-------- Excerpted data

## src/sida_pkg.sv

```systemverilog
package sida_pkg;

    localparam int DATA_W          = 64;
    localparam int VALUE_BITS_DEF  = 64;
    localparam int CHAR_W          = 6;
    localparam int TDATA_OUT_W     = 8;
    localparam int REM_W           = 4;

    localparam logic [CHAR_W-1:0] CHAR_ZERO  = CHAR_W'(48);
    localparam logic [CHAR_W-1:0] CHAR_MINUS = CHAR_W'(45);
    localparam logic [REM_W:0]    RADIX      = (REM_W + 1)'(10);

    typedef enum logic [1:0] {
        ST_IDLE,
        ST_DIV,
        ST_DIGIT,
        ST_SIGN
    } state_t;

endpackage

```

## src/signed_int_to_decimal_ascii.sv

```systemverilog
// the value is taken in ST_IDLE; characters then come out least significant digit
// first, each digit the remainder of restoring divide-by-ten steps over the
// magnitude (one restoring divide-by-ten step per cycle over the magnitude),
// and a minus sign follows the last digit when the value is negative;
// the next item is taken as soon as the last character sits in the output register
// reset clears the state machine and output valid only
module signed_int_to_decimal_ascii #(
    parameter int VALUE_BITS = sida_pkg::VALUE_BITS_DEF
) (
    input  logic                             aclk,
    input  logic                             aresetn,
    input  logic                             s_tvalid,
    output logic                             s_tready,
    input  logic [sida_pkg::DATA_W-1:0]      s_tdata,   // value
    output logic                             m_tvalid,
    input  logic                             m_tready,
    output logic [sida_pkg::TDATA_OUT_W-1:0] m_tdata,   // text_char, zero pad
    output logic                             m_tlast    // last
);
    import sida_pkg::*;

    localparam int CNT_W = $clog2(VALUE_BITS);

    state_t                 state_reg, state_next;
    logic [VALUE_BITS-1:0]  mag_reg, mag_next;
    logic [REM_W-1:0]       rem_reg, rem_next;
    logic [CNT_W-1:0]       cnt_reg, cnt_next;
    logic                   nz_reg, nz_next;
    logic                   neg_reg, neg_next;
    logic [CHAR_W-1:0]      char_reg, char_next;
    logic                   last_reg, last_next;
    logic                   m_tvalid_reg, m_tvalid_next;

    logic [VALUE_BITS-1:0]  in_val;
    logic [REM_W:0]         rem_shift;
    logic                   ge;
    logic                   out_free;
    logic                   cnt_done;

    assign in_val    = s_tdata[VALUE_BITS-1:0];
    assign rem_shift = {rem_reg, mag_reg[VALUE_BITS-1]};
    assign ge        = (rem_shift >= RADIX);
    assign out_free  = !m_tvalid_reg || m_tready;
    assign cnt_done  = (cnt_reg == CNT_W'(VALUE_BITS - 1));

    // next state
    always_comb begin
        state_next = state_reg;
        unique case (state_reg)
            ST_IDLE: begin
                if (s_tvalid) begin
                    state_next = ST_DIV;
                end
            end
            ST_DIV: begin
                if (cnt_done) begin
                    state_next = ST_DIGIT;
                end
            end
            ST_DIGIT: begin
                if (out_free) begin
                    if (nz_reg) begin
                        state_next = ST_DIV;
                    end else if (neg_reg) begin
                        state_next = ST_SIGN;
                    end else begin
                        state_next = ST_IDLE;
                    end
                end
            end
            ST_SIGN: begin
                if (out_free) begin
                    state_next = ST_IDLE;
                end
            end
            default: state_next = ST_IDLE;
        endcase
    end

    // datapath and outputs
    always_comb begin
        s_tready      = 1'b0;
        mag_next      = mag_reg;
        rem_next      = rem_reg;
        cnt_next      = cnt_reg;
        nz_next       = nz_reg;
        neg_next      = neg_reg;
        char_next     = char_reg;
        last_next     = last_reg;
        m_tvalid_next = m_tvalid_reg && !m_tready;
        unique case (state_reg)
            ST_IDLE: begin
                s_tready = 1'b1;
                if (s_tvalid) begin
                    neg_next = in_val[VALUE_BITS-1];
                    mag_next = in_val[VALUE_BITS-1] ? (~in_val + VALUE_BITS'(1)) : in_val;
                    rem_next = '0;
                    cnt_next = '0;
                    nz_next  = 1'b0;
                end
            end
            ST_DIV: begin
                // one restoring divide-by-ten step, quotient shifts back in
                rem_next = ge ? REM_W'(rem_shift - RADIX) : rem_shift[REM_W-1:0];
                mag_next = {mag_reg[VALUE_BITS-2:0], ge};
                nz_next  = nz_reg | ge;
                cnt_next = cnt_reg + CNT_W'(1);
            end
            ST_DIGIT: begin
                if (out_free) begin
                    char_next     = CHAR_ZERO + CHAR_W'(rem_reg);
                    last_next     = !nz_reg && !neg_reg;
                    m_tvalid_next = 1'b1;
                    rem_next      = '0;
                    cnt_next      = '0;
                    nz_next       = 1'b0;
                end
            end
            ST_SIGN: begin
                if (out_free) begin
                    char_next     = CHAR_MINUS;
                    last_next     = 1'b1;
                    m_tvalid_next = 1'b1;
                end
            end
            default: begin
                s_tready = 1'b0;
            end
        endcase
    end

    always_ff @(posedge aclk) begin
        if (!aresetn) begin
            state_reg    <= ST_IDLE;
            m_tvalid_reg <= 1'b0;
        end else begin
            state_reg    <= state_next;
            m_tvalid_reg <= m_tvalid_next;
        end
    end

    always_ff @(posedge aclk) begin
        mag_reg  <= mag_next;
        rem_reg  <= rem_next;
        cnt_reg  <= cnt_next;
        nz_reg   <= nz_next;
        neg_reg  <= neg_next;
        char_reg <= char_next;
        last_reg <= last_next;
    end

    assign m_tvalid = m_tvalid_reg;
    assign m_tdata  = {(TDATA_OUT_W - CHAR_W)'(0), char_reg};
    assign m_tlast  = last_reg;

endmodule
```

----------------
-------- Excerpted data

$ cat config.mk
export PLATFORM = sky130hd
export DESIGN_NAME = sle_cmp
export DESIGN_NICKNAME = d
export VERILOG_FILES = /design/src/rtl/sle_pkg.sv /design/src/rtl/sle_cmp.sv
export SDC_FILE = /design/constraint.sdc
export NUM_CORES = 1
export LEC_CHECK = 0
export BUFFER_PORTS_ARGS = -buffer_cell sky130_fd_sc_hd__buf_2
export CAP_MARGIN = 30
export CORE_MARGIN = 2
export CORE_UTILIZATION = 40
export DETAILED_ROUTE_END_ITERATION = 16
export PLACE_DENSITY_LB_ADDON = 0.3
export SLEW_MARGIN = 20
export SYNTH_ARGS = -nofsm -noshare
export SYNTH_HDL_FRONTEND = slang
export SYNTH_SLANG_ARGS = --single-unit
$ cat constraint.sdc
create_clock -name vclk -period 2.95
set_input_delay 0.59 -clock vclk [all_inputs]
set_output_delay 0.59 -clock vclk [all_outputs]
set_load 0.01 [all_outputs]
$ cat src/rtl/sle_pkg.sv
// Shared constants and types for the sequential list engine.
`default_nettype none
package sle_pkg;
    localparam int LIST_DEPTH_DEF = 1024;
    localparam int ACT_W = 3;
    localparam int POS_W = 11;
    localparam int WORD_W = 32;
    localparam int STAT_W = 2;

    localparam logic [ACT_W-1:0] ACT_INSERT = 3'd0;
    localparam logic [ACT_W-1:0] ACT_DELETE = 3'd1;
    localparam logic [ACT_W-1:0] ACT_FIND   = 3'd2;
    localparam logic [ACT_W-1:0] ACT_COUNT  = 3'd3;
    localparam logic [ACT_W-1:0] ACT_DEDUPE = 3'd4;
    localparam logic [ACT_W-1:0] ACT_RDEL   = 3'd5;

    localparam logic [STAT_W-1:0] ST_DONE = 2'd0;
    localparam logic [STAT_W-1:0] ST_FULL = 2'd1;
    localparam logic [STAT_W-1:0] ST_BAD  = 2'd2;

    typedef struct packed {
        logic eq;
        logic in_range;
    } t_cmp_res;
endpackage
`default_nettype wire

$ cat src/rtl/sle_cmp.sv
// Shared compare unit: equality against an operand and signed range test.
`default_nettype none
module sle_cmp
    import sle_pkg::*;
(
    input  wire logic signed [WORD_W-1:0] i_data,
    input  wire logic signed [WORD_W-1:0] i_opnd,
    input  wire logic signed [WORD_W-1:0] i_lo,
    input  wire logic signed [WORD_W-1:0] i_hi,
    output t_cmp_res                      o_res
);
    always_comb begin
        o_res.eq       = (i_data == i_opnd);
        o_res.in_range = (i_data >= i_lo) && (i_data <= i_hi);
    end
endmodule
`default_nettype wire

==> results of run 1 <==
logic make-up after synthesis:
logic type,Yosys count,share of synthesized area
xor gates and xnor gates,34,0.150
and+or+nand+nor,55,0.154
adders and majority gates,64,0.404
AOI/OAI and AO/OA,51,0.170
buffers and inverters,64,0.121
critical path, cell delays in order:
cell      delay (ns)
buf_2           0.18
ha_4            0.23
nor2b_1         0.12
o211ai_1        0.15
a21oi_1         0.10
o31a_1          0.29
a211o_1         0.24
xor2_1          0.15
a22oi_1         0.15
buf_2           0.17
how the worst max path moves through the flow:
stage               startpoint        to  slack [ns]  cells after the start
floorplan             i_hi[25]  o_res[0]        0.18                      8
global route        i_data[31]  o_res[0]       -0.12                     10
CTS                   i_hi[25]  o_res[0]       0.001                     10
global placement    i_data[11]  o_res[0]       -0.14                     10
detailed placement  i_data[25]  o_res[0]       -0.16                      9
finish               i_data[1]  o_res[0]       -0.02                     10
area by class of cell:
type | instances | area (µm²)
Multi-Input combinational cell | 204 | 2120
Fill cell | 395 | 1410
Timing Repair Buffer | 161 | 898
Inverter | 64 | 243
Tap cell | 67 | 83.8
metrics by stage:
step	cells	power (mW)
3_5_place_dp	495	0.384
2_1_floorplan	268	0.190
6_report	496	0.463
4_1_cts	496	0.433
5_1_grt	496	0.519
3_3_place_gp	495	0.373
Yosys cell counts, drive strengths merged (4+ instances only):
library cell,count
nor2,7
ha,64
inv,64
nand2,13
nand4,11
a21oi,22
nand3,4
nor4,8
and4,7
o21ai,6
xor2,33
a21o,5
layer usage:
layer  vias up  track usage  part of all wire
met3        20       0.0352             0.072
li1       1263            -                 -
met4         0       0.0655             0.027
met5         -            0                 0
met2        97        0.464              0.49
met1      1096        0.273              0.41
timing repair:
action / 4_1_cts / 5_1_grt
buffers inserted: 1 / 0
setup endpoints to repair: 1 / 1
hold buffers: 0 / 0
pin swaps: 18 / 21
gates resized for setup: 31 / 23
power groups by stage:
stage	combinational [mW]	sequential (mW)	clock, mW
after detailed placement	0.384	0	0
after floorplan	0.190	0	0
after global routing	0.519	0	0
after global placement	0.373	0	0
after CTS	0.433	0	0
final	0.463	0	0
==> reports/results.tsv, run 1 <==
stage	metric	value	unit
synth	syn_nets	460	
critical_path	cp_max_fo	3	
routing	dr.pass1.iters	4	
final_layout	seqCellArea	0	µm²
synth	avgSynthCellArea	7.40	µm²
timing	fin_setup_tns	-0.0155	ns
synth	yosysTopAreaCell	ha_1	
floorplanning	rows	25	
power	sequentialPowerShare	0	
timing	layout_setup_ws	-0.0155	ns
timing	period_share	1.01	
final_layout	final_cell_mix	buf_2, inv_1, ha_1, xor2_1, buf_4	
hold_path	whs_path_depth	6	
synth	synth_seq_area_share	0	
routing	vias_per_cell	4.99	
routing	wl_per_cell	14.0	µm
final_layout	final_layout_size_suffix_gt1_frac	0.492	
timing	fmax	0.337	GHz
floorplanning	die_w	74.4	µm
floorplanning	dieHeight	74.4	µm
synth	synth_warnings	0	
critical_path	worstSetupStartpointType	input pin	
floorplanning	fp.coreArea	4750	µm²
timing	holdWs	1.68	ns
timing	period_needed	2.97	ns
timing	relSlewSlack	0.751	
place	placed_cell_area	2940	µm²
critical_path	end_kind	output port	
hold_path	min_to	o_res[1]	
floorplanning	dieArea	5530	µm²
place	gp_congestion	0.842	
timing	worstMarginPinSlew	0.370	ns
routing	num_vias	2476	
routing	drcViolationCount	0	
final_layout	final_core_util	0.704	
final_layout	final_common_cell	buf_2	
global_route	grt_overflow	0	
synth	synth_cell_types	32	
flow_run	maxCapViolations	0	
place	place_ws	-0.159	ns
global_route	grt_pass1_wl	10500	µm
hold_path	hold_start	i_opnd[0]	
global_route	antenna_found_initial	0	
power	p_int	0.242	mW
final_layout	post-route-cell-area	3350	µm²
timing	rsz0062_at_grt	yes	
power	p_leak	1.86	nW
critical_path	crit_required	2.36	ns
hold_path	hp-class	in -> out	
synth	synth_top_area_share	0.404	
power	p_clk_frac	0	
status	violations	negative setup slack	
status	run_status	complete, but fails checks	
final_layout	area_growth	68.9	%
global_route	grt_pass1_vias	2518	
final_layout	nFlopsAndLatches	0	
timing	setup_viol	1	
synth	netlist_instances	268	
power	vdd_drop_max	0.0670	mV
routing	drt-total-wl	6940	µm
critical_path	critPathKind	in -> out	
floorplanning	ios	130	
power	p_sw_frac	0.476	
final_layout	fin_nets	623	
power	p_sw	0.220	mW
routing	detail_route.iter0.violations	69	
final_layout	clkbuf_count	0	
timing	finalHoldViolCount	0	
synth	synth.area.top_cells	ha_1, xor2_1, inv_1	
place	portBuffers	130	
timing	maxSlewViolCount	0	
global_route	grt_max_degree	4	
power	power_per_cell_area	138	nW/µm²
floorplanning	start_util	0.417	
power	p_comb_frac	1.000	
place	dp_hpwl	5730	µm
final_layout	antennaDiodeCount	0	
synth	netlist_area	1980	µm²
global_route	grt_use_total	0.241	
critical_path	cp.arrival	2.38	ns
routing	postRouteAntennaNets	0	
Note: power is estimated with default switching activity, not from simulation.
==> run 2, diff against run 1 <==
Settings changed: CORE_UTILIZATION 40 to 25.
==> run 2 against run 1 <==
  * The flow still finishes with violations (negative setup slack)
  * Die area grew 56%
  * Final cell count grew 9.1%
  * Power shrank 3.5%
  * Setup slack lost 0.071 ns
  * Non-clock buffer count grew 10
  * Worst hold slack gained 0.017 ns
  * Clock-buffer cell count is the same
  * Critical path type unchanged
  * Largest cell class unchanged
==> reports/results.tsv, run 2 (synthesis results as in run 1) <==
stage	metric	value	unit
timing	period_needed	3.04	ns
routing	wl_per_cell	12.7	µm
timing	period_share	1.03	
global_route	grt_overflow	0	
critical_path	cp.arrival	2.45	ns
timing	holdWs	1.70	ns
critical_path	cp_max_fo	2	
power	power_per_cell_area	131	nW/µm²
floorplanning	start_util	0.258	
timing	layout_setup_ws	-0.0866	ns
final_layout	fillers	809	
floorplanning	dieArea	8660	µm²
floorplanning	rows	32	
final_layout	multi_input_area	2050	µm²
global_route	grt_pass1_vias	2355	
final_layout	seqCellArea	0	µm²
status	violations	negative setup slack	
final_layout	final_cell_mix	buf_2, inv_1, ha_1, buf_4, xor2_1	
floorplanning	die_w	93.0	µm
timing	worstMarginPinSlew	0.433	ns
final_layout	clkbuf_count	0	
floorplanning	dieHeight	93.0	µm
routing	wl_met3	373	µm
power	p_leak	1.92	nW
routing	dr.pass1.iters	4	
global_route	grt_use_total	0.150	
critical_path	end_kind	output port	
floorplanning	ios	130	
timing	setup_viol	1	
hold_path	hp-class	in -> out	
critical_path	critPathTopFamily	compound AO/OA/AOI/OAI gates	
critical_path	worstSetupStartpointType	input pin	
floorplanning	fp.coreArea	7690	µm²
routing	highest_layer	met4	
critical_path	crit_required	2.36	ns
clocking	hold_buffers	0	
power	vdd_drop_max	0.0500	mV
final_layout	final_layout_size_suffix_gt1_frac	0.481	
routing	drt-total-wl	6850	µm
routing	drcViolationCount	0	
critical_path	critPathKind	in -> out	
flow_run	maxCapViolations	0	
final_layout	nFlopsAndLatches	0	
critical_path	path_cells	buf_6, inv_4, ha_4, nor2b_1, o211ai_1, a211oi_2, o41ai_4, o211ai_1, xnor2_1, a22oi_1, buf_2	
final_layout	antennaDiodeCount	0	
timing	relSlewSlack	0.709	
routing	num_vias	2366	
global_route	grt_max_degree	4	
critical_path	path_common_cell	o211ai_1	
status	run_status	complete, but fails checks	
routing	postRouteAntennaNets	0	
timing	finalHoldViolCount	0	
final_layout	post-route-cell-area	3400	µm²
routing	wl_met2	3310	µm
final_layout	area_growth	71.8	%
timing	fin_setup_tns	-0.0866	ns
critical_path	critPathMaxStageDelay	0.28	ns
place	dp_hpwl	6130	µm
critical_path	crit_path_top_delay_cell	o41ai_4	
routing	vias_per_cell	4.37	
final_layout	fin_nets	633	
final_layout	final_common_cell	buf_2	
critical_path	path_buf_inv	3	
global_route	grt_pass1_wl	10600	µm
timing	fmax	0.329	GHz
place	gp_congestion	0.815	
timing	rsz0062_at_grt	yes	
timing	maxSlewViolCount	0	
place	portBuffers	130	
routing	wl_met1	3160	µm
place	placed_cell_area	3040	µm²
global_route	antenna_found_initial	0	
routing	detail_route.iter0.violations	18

----------------

= Aim of the exercise =
Select every line of the material above holding the word "placement" and copy it.

= Task output =
global placement    i_data[11]  o_res[0]       -0.14                     10
detailed placement  i_data[25]  o_res[0]       -0.16                      9
after detailed placement	0.384	0	0
after global placement	0.373	0	0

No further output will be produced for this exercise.